2004 R&D Funding: Industrial-Sector Spending Creeps Up

Research-and-development expenditures in the United States are expected to increase modestly from the $283.8 billion spent in 2003, according to an annual funding forecast issued by Columbus, Ohio-based Battelle Memorial Institute and R&D Magazine. The ...
Jan. 13, 2005

Research-and-development expenditures in the United States are expected to increase modestly from the $283.8 billion spent in 2003, according to an annual funding forecast issued by Columbus, Ohio-based Battelle Memorial Institute and R&D Magazine. The 2004 increase of about 2.5% would bring R&D spending to nearly $291 billion in 2004. Government funding will increase the most, while industrial-sector support will rise just slightly.
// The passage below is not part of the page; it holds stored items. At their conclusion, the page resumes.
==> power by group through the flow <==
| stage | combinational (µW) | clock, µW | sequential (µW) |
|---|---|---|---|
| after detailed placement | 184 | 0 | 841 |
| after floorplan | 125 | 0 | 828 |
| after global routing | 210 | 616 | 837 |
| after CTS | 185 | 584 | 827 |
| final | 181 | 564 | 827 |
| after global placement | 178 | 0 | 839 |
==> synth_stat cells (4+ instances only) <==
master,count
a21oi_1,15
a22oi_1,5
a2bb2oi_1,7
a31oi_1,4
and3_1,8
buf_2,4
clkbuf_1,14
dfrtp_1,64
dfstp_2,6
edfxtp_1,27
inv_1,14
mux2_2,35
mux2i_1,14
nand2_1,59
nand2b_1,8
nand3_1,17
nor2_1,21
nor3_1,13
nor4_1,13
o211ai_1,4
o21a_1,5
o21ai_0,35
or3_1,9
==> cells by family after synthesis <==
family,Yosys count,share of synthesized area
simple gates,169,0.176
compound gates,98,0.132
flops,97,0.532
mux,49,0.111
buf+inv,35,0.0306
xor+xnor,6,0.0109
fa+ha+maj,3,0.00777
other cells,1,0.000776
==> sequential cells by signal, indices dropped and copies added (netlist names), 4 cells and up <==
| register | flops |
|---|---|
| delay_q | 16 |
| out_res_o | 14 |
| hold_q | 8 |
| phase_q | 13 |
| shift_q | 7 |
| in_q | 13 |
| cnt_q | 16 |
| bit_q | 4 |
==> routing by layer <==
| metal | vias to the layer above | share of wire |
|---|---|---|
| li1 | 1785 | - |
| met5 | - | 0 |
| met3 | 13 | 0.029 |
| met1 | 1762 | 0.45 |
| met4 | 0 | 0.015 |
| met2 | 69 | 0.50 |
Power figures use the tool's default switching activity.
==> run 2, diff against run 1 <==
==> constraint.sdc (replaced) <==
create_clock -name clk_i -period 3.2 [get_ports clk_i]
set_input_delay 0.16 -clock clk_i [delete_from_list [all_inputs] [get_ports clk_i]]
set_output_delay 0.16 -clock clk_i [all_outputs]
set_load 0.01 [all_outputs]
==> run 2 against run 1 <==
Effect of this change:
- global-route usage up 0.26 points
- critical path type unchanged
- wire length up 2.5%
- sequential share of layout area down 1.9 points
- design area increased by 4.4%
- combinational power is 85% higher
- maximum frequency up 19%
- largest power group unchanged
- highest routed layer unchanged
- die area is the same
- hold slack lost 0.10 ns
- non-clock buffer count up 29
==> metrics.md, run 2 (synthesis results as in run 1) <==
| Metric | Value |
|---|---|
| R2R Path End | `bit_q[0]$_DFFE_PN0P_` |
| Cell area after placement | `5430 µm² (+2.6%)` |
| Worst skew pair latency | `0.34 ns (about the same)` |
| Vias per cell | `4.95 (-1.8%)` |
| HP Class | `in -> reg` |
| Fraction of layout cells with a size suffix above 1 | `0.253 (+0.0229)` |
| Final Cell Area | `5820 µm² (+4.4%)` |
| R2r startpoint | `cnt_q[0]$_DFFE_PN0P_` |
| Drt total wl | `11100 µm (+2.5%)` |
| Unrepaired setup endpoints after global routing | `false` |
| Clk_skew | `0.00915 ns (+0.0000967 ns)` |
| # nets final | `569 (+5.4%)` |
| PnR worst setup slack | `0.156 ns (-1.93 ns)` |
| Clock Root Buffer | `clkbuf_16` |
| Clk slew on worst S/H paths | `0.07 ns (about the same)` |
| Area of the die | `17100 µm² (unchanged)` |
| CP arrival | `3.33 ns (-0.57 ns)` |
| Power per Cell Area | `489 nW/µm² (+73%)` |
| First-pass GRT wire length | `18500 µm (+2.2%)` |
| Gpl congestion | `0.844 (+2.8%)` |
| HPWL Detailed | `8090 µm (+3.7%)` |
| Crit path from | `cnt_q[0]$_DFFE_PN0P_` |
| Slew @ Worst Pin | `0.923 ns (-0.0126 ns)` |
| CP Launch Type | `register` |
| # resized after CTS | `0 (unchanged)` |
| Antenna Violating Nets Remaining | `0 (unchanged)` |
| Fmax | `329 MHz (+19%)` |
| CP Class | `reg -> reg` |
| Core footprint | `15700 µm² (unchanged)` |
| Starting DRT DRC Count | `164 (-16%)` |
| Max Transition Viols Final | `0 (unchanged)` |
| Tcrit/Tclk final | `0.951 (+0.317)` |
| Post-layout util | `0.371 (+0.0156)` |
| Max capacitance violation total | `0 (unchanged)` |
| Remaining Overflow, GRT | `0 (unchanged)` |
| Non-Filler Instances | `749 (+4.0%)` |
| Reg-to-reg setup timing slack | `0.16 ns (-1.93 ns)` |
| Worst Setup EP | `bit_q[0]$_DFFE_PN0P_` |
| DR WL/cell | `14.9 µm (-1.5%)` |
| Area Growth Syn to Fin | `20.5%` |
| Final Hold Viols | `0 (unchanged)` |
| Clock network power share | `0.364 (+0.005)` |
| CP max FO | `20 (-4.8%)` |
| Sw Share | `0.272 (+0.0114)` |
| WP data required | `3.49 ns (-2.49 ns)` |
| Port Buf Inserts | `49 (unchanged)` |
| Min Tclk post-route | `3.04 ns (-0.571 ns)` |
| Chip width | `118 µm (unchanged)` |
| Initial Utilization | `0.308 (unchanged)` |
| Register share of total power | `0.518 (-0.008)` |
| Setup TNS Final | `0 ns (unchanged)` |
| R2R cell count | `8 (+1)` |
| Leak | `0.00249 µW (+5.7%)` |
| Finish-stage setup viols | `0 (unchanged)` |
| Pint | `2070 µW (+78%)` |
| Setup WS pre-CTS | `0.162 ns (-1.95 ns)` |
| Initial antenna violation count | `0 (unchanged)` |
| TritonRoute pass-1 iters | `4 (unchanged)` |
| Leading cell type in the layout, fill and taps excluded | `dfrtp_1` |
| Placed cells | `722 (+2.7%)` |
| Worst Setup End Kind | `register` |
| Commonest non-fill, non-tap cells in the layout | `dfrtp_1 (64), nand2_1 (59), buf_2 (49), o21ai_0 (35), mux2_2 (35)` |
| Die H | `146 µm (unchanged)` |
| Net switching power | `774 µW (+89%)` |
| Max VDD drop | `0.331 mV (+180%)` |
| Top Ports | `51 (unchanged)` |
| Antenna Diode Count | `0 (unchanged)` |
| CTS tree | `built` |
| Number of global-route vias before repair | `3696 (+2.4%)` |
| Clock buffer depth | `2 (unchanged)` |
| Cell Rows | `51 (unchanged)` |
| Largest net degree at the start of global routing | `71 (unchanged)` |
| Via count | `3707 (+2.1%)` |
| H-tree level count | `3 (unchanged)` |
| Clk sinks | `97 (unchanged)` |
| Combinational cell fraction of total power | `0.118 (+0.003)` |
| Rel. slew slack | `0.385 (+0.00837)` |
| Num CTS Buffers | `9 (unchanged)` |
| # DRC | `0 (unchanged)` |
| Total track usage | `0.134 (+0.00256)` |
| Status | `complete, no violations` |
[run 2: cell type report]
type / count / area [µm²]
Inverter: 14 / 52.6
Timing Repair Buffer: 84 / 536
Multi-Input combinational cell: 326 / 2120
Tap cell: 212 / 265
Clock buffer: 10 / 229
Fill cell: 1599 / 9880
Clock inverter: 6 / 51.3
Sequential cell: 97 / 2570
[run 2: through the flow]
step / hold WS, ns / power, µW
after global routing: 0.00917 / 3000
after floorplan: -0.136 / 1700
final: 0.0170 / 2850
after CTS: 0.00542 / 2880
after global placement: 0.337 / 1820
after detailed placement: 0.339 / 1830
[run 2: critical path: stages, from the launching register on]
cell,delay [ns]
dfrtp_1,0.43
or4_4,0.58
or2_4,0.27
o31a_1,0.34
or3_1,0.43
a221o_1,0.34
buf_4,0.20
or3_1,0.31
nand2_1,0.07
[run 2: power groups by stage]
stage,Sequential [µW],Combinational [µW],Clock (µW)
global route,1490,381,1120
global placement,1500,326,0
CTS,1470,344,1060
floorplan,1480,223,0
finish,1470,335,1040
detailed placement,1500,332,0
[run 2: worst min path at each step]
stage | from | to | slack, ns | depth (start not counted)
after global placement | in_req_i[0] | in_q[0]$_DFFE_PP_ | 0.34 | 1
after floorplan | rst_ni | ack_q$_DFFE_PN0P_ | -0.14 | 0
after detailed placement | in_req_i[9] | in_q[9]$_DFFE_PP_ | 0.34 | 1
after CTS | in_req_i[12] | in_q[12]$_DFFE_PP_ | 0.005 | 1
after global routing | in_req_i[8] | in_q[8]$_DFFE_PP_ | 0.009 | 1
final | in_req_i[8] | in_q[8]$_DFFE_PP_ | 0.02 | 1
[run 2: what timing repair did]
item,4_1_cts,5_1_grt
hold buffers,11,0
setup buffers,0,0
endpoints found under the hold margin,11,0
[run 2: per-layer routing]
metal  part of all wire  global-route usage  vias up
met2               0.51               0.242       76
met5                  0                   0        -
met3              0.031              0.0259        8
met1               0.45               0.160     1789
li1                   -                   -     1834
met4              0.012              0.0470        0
Industrial-sector spending is expected to increase less than a percentage point to $181 billion, which actually translates to slightly less than was spent in 2003 on an inflation-adjusted basis, according to the forecast. Federal spending will rise by 4.8% to $89.4 billion, while academia and other non-profit funding is expected to increase an average of about 7.6% to $20.3 billion. "The focus area of R&D appears to be shifting in the first half of the 21st century," says Jules Duga, a Battelle senior researcher and co-author of the forecast report. "R&D research now has a significant focus on nanotechnology, biotechnology and support of defense and homeland security. This is a shift from growth drivers in the mid- to late1990s when R&D was dominated by pharmaceutical, software, telecommunications and semiconductor technologies," he said.